[[ EXCERPTED DATA open ]]

`config.mk`:
```
export PLATFORM = sky130hd
export DESIGN_NAME = approx_rca_pipe_flat
export DESIGN_NICKNAME = d
export VERILOG_FILES = /design/src/rtl/approx_arith_pkg.sv /design/src/rtl/approx_rca_pipe_if.sv /design/src/rtl/rca_seg.sv /design/src/rtl/approx_rca_pipe.sv /design/src/flat_wrapper.sv
export SDC_FILE = /design/constraint.sdc
export NUM_CORES = 1
export LEC_CHECK = 0
export BUFFER_PORTS_ARGS = -buffer_cell sky130_fd_sc_hd__buf_4
export CORE_MARGIN = 8
export CORE_UTILIZATION = 44
export DETAILED_ROUTE_END_ITERATION = 10
export GPL_TIMING_DRIVEN = 1
export PLACE_DENSITY = 0.65
export SETUP_SLACK_MARGIN = 0.15
export SYNTH_ARGS = -nofsm -noshare
export SYNTH_HDL_FRONTEND = slang
export SYNTH_SLANG_ARGS = --single-unit
```
`constraint.sdc`:
```
create_clock -name clk -period 2.9 [get_ports clk]
set_input_delay 0.58 -clock clk [delete_from_list [all_inputs] [get_ports clk]]
set_output_delay 0.58 -clock clk [all_outputs]
set_load 0.005 [all_outputs]
```
`src/rtl/approx_arith_pkg.sv`:
```
// approx_arith_pkg: shared mode constants and the LOA/exact reference adder.
// loa_ref returns {cout,sum} (w+1 bits, zero-extended to 65) for operands of
// width w; approx=MODE_LOA with k>0 ORs the k LSBs and feeds A[k-1]&B[k-1]
// into bit k, ignoring cin; otherwise it is the exact A+B+cin.
package approx_arith_pkg;
    localparam logic MODE_ACC = 1'b0;
    localparam logic MODE_LOA = 1'b1;

    function automatic logic [64:0] loa_ref(input logic [63:0] a, input logic [63:0] b,
                                           input logic cin, input logic approx,
                                           input int w, input int k);
        logic [64:0] r;
        if (approx != MODE_LOA || k == 0)
            r = {1'b0, a} + {1'b0, b} + {64'd0, cin};
        else
            r = ((({1'b0, a} >> k) + ({1'b0, b} >> k) + {64'd0, a[k-1] & b[k-1]}) << k)
              | ({1'b0, a | b} & ((65'd1 << k) - 65'd1));
        return r & ((65'd1 << (w + 1)) - 65'd1);
    endfunction
endpackage

```
`src/rtl/approx_rca_pipe_if.sv`:
```
// approx_rca_pipe_if: operand/result handshake bus of approx_rca_pipe.
// in_*: operand beat (valid/ready, A, B, cin, mode); out_*: result beat
// (valid/ready, sum, cout, err); err_count/err_clr: error statistics.
// slave = adder side, master = producer/consumer side.
interface approx_rca_pipe_if #(
    parameter int WIDTH = 16,
    parameter int CNT_W = 16
);
    logic             in_valid;
    logic             in_ready;
    logic [WIDTH-1:0] in_a;
    logic [WIDTH-1:0] in_b;
    logic             in_cin;
    logic             in_approx;
    logic             out_valid;
    logic             out_ready;
    logic [WIDTH-1:0] out_sum;
    logic             out_cout;
    logic             out_err;
    logic [CNT_W-1:0] err_count;
    logic             err_clr;

    modport slave (
        input  in_valid, in_a, in_b, in_cin, in_approx, out_ready, err_clr,
        output in_ready, out_valid, out_sum, out_cout, out_err, err_count
    );
    modport master (
        output in_valid, in_a, in_b, in_cin, in_approx, out_ready, err_clr,
        input  in_ready, out_valid, out_sum, out_cout, out_err, err_count
    );
endinterface

```
`src/rtl/rca_seg.sv`:
```
// rca_seg: W-bit combinational ripple-carry adder.
// a_i, b_i: operands; c_i: carry in; s_o: sum; c_o: carry out.
module rca_seg #(
    parameter int W = 4
) (
    input  logic [W-1:0] a_i,
    input  logic [W-1:0] b_i,
    input  logic         c_i,
    output logic [W-1:0] s_o,
    output logic         c_o
);
    logic [W:0] c;
    assign c[0] = c_i;
    for (genvar i = 0; i < W; i++) begin : g_bit
        assign s_o[i]   = a_i[i] ^ b_i[i] ^ c[i];
        assign c[i+1] = (a_i[i] & b_i[i]) | (c[i] & (a_i[i] ^ b_i[i]));
    end
    assign c_o = c[W];
endmodule

```
`src/rtl/approx_rca_pipe.sv`:
```
// approx_rca_pipe: SEG-bit-per-stage pipelined RCA with runtime LOA mode.
// clk, rst_n (async active-low); bus (slave): operand beat in, result beat
// out with error flag, saturating error counter with synchronous clear.
// Each stage adds one segment of both the exact and the selected chain; the
// final stage registers the selected result and the mismatch flag.
module approx_rca_pipe
    import approx_arith_pkg::*;
#(
    parameter int WIDTH       = 16,
    parameter int SEG         = 4,
    parameter int APPROX_BITS = 4,
    parameter int CNT_W       = 16
) (
    input logic              clk,
    input logic              rst_n,
    approx_rca_pipe_if.slave bus
);
    localparam int STAGES = WIDTH / SEG;
    // LSBs replaced by OR, and the single bit (k-1) whose AND forms the LOA carry
    localparam logic [WIDTH-1:0] LO_MASK = {WIDTH{1'b1}} >> (WIDTH - APPROX_BITS);
    localparam logic [WIDTH-1:0] HB_MASK = LO_MASK ^ (LO_MASK >> 1);

    logic adv;
    assign adv          = !bus.out_valid || bus.out_ready;
    assign bus.in_ready = adv;

    // stage inputs: index 0 is the operand port, index s>0 is stage s-1's register
    logic             v_s  [STAGES];
    logic             m_s  [STAGES];
    logic             ce_s [STAGES];
    logic             cx_s [STAGES];
    logic [WIDTH-1:0] a_s  [STAGES];
    logic [WIDTH-1:0] b_s  [STAGES];
    logic [WIDTH-1:0] se_s [STAGES];
    logic [WIDTH-1:0] sx_s [STAGES];

    assign v_s[0]  = bus.in_valid;
    assign m_s[0]  = bus.in_approx;
    assign a_s[0]  = bus.in_a;
    assign b_s[0]  = bus.in_b;
    assign ce_s[0] = bus.in_cin;
    assign cx_s[0] = (bus.in_approx == MODE_LOA && APPROX_BITS > 0) ? 1'b0 : bus.in_cin;
    assign se_s[0] = '0;
    assign sx_s[0] = '0;

    for (genvar s = 0; s < STAGES; s++) begin : g_stage
        localparam int LO = s * SEG;
        localparam logic [SEG-1:0] LM = LO_MASK[LO +: SEG];
        localparam logic [SEG-1:0] HM = HB_MASK[LO +: SEG];
        logic [SEG-1:0] ae, be, ax, bx, sum_e, sum_x;
        logic co_e, co_x;
        logic [WIDTH-1:0] se_d, sx_d;

        assign ae = a_s[s][LO +: SEG];
        assign be = b_s[s][LO +: SEG];
        // LOA: zero the OR'd bits except bit k-1, where A&B on both operands
        // makes the adder emit exactly the LOA carry into bit k
        assign ax = (m_s[s] == MODE_LOA) ? (ae & ~LM) | (ae & be & HM) : ae;
        assign bx = (m_s[s] == MODE_LOA) ? (be & ~LM) | (ae & be & HM) : be;

        rca_seg #(.W(SEG)) u_exact (.a_i(ae), .b_i(be), .c_i(ce_s[s]), .s_o(sum_e), .c_o(co_e));
        rca_seg #(.W(SEG)) u_sel   (.a_i(ax), .b_i(bx), .c_i(cx_s[s]), .s_o(sum_x), .c_o(co_x));

        always_comb begin
            se_d = se_s[s];
            sx_d = sx_s[s];
            se_d[LO +: SEG] = sum_e;
            sx_d[LO +: SEG] = (m_s[s] == MODE_LOA) ? (sum_x & ~LM) | ((ae | be) & LM) : sum_x;
        end

        if (s < STAGES - 1) begin : g_mid
            logic             v_q, m_q, ce_q, cx_q;
            logic [WIDTH-1:0] a_q, b_q, se_q, sx_q;
            always_ff @(posedge clk or negedge rst_n) begin
                if (!rst_n) begin
                    v_q  <= 1'b0;
                    m_q  <= MODE_ACC;
                    ce_q <= 1'b0;
                    cx_q <= 1'b0;
                    a_q  <= '0;
                    b_q  <= '0;
                    se_q <= '0;
                    sx_q <= '0;
                end else if (adv) begin
                    v_q  <= v_s[s];
                    m_q  <= m_s[s];
                    ce_q <= co_e;
                    cx_q <= co_x;
                    a_q  <= a_s[s];
                    b_q  <= b_s[s];
                    se_q <= se_d;
                    sx_q <= sx_d;
                end
            end
            assign v_s[s+1]  = v_q;
            assign m_s[s+1]  = m_q;
            assign ce_s[s+1] = ce_q;
            assign cx_s[s+1] = cx_q;
            assign a_s[s+1]  = a_q;
            assign b_s[s+1]  = b_q;
            assign se_s[s+1] = se_q;
            assign sx_s[s+1] = sx_q;
        end else begin : g_out
            logic             out_valid_q, out_cout_q, out_err_q, out_cout_d, out_err_d;
            logic [WIDTH-1:0] out_sum_q, out_sum_d;
            assign out_sum_d  = (m_s[s] == MODE_LOA) ? sx_d : se_d;
            assign out_cout_d = (m_s[s] == MODE_LOA) ? co_x : co_e;
            assign out_err_d  = (m_s[s] == MODE_LOA) && ({co_x, sx_d} != {co_e, se_d});
            always_ff @(posedge clk or negedge rst_n) begin
                if (!rst_n) begin
                    out_valid_q <= 1'b0;
                    out_sum_q   <= '0;
                    out_cout_q  <= 1'b0;
                    out_err_q   <= 1'b0;
                end else if (adv) begin
                    out_valid_q <= v_s[s];
                    out_sum_q   <= out_sum_d;
                    out_cout_q  <= out_cout_d;
                    out_err_q   <= out_err_d;
                end
            end
            assign bus.out_valid = out_valid_q;
            assign bus.out_sum   = out_sum_q;
            assign bus.out_cout  = out_cout_q;
            assign bus.out_err   = out_err_q;

            if (APPROX_BITS > 0) begin : g_chk
                a_loa_ref : assert property (@(posedge clk) disable iff (!rst_n)
                    (v_s[s] && m_s[s] == MODE_LOA) |->
                    ({co_x, sx_d} == (WIDTH + 1)'(loa_ref(64'(a_s[s]), 64'(b_s[s]), 1'b0,
                                                         MODE_LOA, WIDTH, APPROX_BITS))));
            end
        end
    end

    logic [CNT_W-1:0] cnt_q, cnt_d;
    always_comb
        cnt_d = bus.err_clr ? '0
              : (bus.out_valid && bus.out_ready && bus.out_err && cnt_q != '1) ? cnt_q + CNT_W'(1)
              : cnt_q;
    always_ff @(posedge clk or negedge rst_n) begin
        if (!rst_n) cnt_q <= '0;
        else        cnt_q <= cnt_d;
    end
    assign bus.err_count = cnt_q;
endmodule

```
`src/flat_wrapper.sv`:
```
// flat-port wrapper written by rule: the top's interface ports become plain ports
module approx_rca_pipe_flat import approx_arith_pkg::*;
#(
    parameter int WIDTH       = 16,
    parameter int SEG         = 4,
    parameter int APPROX_BITS = 4,
    parameter int CNT_W       = 16
)
  (clk, rst_n, bus_in_valid, bus_in_a, bus_in_b, bus_in_cin, bus_in_approx, bus_out_ready, bus_err_clr, bus_in_ready, bus_out_valid, bus_out_sum, bus_out_cout, bus_out_err, bus_err_count);
  approx_rca_pipe_if #(.WIDTH(WIDTH), .CNT_W(CNT_W)) bus_i ();
  input logic clk;
  input logic rst_n;
  input wire logic [$bits(bus_i.in_valid)-1:0] bus_in_valid;
  input wire logic [$bits(bus_i.in_a)-1:0] bus_in_a;
  input wire logic [$bits(bus_i.in_b)-1:0] bus_in_b;
  input wire logic [$bits(bus_i.in_cin)-1:0] bus_in_cin;
  input wire logic [$bits(bus_i.in_approx)-1:0] bus_in_approx;
  input wire logic [$bits(bus_i.out_ready)-1:0] bus_out_ready;
  input wire logic [$bits(bus_i.err_clr)-1:0] bus_err_clr;
  output wire logic [$bits(bus_i.in_ready)-1:0] bus_in_ready;
  output wire logic [$bits(bus_i.out_valid)-1:0] bus_out_valid;
  output wire logic [$bits(bus_i.out_sum)-1:0] bus_out_sum;
  output wire logic [$bits(bus_i.out_cout)-1:0] bus_out_cout;
  output wire logic [$bits(bus_i.out_err)-1:0] bus_out_err;
  output wire logic [$bits(bus_i.err_count)-1:0] bus_err_count;
  assign bus_i.in_valid = bus_in_valid;
  assign bus_i.in_a = bus_in_a;
  assign bus_i.in_b = bus_in_b;
  assign bus_i.in_cin = bus_in_cin;
  assign bus_i.in_approx = bus_in_approx;
  assign bus_i.out_ready = bus_out_ready;
  assign bus_i.err_clr = bus_err_clr;
  assign bus_in_ready = bus_i.in_ready;
  assign bus_out_valid = bus_i.out_valid;
  assign bus_out_sum = bus_i.out_sum;
  assign bus_out_cout = bus_i.out_cout;
  assign bus_out_err = bus_i.out_err;
  assign bus_err_count = bus_i.err_count;
  approx_rca_pipe #(.WIDTH(WIDTH), .SEG(SEG), .APPROX_BITS(APPROX_BITS), .CNT_W(CNT_W)) u_core (.clk(clk), .rst_n(rst_n), .bus(bus_i));
endmodule
```
==> flow_metrics.tcl, run 1 <==
set metrics [dict create \
    synth_warnings 0 \
    power_density_nw_per_um2 1040 \
    insertion_delay_ns 0.42 \
    startpoint_type "register" \
    synth_edf_count 0 \
    pin_count 75 \
    vias 4879 \
    critPathKind "reg -> reg" \
    path_clk_slew_ns 0.06 \
    cts.htree.levels 4 \
    clock-skew-final_ns 0.00993 \
    synth_top_area_frac 0.525 \
    cts.sinks 143 \
    initial_core_util 0.450 \
    grt_max_degree 105 \
    worstReg2RegEnd "u_core.bus.out_err$_DFFE_PN0P_" \
    async_reset_ff_frac 1.00 \
    n_antenna_cell 0 \
    cts_root_buf "clkbuf_16" \
    die_w_um 140 \
    fin_crit_sh 1.00 \
    fin_ws_ns -0.00130 \
    required_ns 3.16 \
    finalMaxSlewViolations 0 \
    post-route-min-period_ns 2.90 \
    syn_inst 721 \
    status "finished, violations left" \
    finalHoldViolCount 0 \
    syn-mean-instance-area_um2 9.45 \
    drt-initial-drc-count 335 \
    grt_pass1_vias 4996 \
    arrival_ns 3.16 \
    port_buffers 74 \
    dp_hpwl_um 9770 \
    fmaxAchievable_mhz 345 \
    vias_per_cell 4.96 \
    dr.pass1.iters 4 \
    crit_path_end_kind "register" \
    endpoint "u_core.bus.out_err$_DFFE_PN0P_" \
    ir_drop_mv 0.571 \
    place_congestion 0.790 \
    antenna_found_initial 0 \
    r2r_cells 11 \
    r2r-start "u_core.g_stage[2].g_mid.cx_q$_DFFE_PN0P_" \
    fp.coreArea_um2 15100 \
    ys_seq_area_frac 0.525 \
    total_leakage_power_nw 3.97 \
    max_cap_violations 0 \
    setup_viol 1 \
    crit_slowest_cell "fa_2" \
    crit_start "u_core.g_stage[2].g_mid.cx_q$_DFFE_PN0P_" \
    clockBufferDepth 2 \
    cpMostUsedCell "fa_2" \
    fillCellCount 1374 \
    rsz0062_at_grt "yes" \
    layout-area-overhead-vs-synth_pct 19.3 \
    grt_pass1_wl_um 24000 \
    ant_nets 0 \
    worstPathMaxFanout 3 \
    r2r_slack_ns -0.001 \
    cts_tree "yes" \
    ctsHoldBuffers 0 \
    yosys-top-cells-area "dfrtp_1 (52%), nand2_1 (14%), fa_1 (9.4%)" \
    cts_made_buffers 17 \
    drive_above_1_share 0.168 \
    synth_top_area_cell "dfrtp_1" \
    grt_usage 0.149 \
    crit_chain "inv_2 -> fa_2 -> inv_2 -> fa_2 -> inv_2 -> fa_2 -> fa_2 -> xnor2_2 -> nand4_1 -> o41ai_2 -> o21ai_1" \
    fin_util 0.537 \
    route.detailed.wl_per_inst_um 14.3 \
    ys_ff_latch 143 \
    synth_ff_type "dfrtp_1" \
    synth_most_common_cell "nand2_1" \
    violations "setup timing" \
    max-slew-margin-rel 0.330 \
    synthTopCellsByCount "nand2_1 (255), dfrtp_1 (143), inv_1 (50), o21ai_0 (41)" \
    die-area_um2 19700 \
    p_total_mw 8.49 \
    routed_wl_um 14000 \
    syn-num-nets 798 \
    hp-class "in -> async" \
    synth_area_um2 6820 \
    drc 0 \
    max_slew.worst_pin.slew_ns 1.01 \
    layout.nets 863 \
    grt_overflow 0 \
    rows 45 \
    synth.distinct_cells 33 \
    critical-path-max-stage-delay_ns 0.61 \
    die_h_um 140 \
]
[stage by stage]
| step | TNS [ns] | cells | setup slack, ns | hold slack (ns) | area, um2 |
|---|---|---|---|---|---|
| final | -0.00130 | 984 | -0.00130 | 0.153 | 8140 |
| after CTS | 0 | 983 | 0.0736 | 0.199 | 8120 |
| after detailed placement | -0.0937 | 954 | -0.0937 | 0.448 | 7570 |
| after floorplan | 0 | 721 | 0.170 | 0.284 | 6830 |
| after global placement | 0 | 954 | 0.0335 | 0.446 | 7570 |
| after global routing | -0.109 | 984 | -0.109 | 0.212 | 8140 |
[cells by family (layout without fill, tap and decap cells)]
kind of cell             Yosys count  in the layout  share of synthesized area
XOR/XNOR                          16             16                     0.0206
AND/OR/NAND/NOR                  327            327                      0.198
adder cells (fa/ha/maj)           38             38                      0.105
AO/OA/AOI/OAI                     86             86                     0.0683
multiplexers                      22             22                     0.0336
buffers and inverters             89            164                     0.0496
flip-flops                       143            143                      0.525
[sequential cells by signal, indices dropped and copies added (netlist names)]
name / flops
u_core.g_stage.g_mid.se_q: 24
u_core.bus.out_err: 1
u_core.g_stage.g_mid.m_q: 3
u_core.bus.err_count: 16
u_core.g_stage.g_mid.cx_q: 3
u_core.g_stage.g_mid.b_q: 24
u_core.bus.out_valid: 1
u_core.g_stage.g_mid.sx_q: 24
u_core.g_stage.g_mid.v_q: 3
u_core.bus.out_cout: 1
u_core.g_stage.g_mid.a_q: 24
u_core.bus.out_sum: 16
u_core.g_stage.g_mid.ce_q: 3
[how the worst min path moves through the flow]
stage	startpoint	end	slack (ns)	depth (start not counted)
after floorplan	rst_n	u_core.bus.err_count[0]$_DFFE_PN0P_	0.28	0
after global placement	u_core.g_stage[2].g_mid.v_q$_DFFE_PN0P_	u_core.g_stage[2].g_mid.v_q$_DFFE_PN0P_	0.45	2
after detailed placement	u_core.g_stage[2].g_mid.v_q$_DFFE_PN0P_	u_core.bus.out_valid$_DFFE_PN0P_	0.45	1
after CTS	rst_n	u_core.bus.err_count[4]$_DFFE_PN0P_	0.20	1
after global routing	rst_n	u_core.bus.err_count[11]$_DFFE_PN0P_	0.21	1
final	rst_n	u_core.bus.err_count[11]$_DFFE_PN0P_	0.15	1
[cell type report]
type | instances | area, um2 | area share
repair buffers | 84 | 659 | 0.0811
well taps | 188 | 235 | 0.0289
flip-flops and latches | 143 | 3580 | 0.440
inverters | 51 | 194 | 0.0238
multi-input cells | 489 | 2940 | 0.361
clock buffers | 21 | 460 | 0.0566
clock inverters | 8 | 67.6 | 0.00831
[power by group]
| group | total [mW] | internal [mW] | switching [mW] |
|---|---|---|---|
| sequential | 3.40 | 2.80 | 0.601 |
| combinational | 3.11 | 1.44 | 1.68 |
| clock | 1.97 | 1.20 | 0.775 |
[worst max-delay path: cells and delay by family (launching register included)]
| family | cells | cell delay, ns |
|---|---|---|
| buf+inv | 3 | 0.16 |
| fa+ha+maj | 4 | 1.55 |
| simple gates | 1 | 0.12 |
| xor+xnor | 1 | 0.11 |
| compound gates | 2 | 0.40 |
| flops | 1 | 0.39 |
[what timing repair did]
action / 4_1_cts / 5_1_grt
buffers inserted: 0 / 1
pin swaps: 2 / 7
gates resized for setup: 7 / 7
setup endpoints to repair: 1 / 1
[cells in the final DEF (no fill, tap or decap), types with 3 or more instances in the layout]
master	synthesis	routed
mux2i_1	15	15
xnor2_1	16	15
or4_1	7	7
nor4_1	3	3
buf_4	0	81
nand2b_1	6	6
fa_2	0	7
mux2_2	6	6
nand4_1	9	9
clkbuf_16	0	17
a21oi_1	33	33
o31ai_1	7	7
or3_1	7	7
o21ai_0	41	40
dfrtp_1	143	143
nor2_1	26	26
inv_2	0	5
nand3_1	6	6
nand2_1	255	255
fa_1	32	25
ha_1	6	6
inv_1	50	45
clkinv_2	0	6
[per-layer routing]
metal / vias to the layer above / global-route usage / wire (um)
met5: - / 0 / 0
met4: 0 / 0.0588 / 288
met3: 18 / 0.0510 / 647
met2: 101 / 0.222 / 6400
met1: 2346 / 0.198 / 6700
li1: 2414 / - / -
No activity file was read; power rests on OpenSTA's default activity.
==> inputs of run 2 (changes only) <==
--- a/config.mk
+++ b/config.mk
@@ -9,7 +9,7 @@
 export CORE_MARGIN = 8
 export CORE_UTILIZATION = 44
 export DETAILED_ROUTE_END_ITERATION = 10
-export GPL_TIMING_DRIVEN = 1
+export GPL_TIMING_DRIVEN = 0
 export PLACE_DENSITY = 0.65
 export SETUP_SLACK_MARGIN = 0.15
 export SYNTH_ARGS = -nofsm -noshare
==> flow_metrics.tcl, run 2 (synthesis results as in run 1) <==
set metrics [dict create \
    status "complete, no violations" \
    fmaxAchievable_mhz 363 \
    antenna_found_initial 0 \
    finalMaxSlewViolations 0 \
    layout.nets 892 \
    place_congestion 0.847 \
    rsz0062_at_grt "yes" \
    total_leakage_power_nw 4.04 \
    max_cap_violations 0 \
    cts.htree.levels 4 \
    rows 45 \
    clock-skew-final_ns 0.00679 \
    cts_made_buffers 17 \
    setup_viol 0 \
    finalHoldViolCount 0 \
    n_antenna_cell 0 \
    critPathKind "reg -> reg" \
    die_w_um 140 \
    dr.pass1.iters 5 \
    drive_above_1_share 0.161 \
    cts.sinks 143 \
    fp.coreArea_um2 15100 \
    port_buffers 72 \
    grt_pass1_wl_um 26400 \
    crit_path_end_kind "register" \
    startpoint_type "register" \
    cts_root_buf "clkbuf_16" \
    grt_usage 0.169 \
    drc 0 \
    vias_per_cell 5.00 \
    power_density_nw_per_um2 1080 \
    grt_overflow 0 \
    vias 5080 \
    initial_core_util 0.450 \
    max_slew.worst_pin.slew_ns 0.730 \
    grt_pass1_vias 5204 \
    drt-initial-drc-count 325 \
    ctsHoldBuffers 0 \
    worstPathMaxFanout 2 \
    hp-class "in -> async" \
    path_clk_slew_ns 0.06 \
    routed_wl_um 15900 \
    dp_hpwl_um 11700 \
    arrival_ns 3.04 \
    insertion_delay_ns 0.42 \
    hold_ws_ns 0.124 \
    layout_common_cells "nand2_1 (255), dfrtp_1 (143), buf_4 (73)" \
    post-route-min-period_ns 2.75 \
    clockBufferDepth 2 \
    ant_nets 0 \
    max-slew-margin-rel 0.513 \
    cts_tree "yes" \
    grt_max_degree 84 \
    route.detailed.wl_per_inst_um 15.7 \
    fin_crit_sh 0.949 \
    layout-area-overhead-vs-synth_pct 22.3 \
    die_h_um 140 \
    pin_count 75 \
    required_ns 3.19 \
    fin_setup_tns_ns 0 \
    layout_commonest_cell "nand2_1" \
    die-area_um2 19700 \
    ir_drop_mv 0.503 \
]
run 2: path summary, 6_finish.rpt:
path	from	end	slack, ns	cells after the start
worst min-delay path	rst_n	u_core.bus.err_count[11]$_DFFE_PN0P_	0.12	1
worst min register to register	u_core.g_stage[1].g_mid.v_q$_DFFE_PN0P_	u_core.g_stage[1].g_mid.v_q$_DFFE_PN0P_	0.46	2
worst max-delay path	u_core.g_stage[2].g_mid.a_q[12]$_DFFE_PN0P_	u_core.bus.out_err$_DFFE_PN0P_	0.15	10
max in group asynchronous	rst_n	u_core.bus.out_cout$_DFFE_PN0P_	1.98	2
min in group clk	bus_in_a[8]	u_core.g_stage[0].g_mid.a_q[8]$_DFFE_PN0P_	0.35	3
worst max register to register	u_core.g_stage[2].g_mid.a_q[12]$_DFFE_PN0P_	u_core.bus.out_err$_DFFE_PN0P_	0.15	10
run 2: power by group:
group	internal [mW]	switching [mW]	leakage (nW)
Combinational	1.44	1.82	1.99
Clock	1.53	0.846	0.310
Sequential	2.80	0.562	1.74
run 2: through the flow:
stage               std cells  setup slack [ns]  power [mW]  instance area [um2]  utilization
floorplan                 721             0.170        5.35                 6830            -
global placement          981           -0.0881        6.38                 7610        0.502
detailed placement        982            -0.103        6.52                 7640        0.504
CTS                      1015          0.000307        9.05                 8320        0.549
global route             1016            0.0246        9.68                 8340        0.551
finish                   1016             0.148        9.00                 8340        0.551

[[ EXCERPTED DATA closed ]]

WHAT TO DO:
Please go through the data and copy each line containing the word "decap".

WRITTEN RESPONSE:
[cells by family (layout without fill, tap and decap cells)]
[cells in the final DEF (no fill, tap or decap), types with 3 or more instances in the layout]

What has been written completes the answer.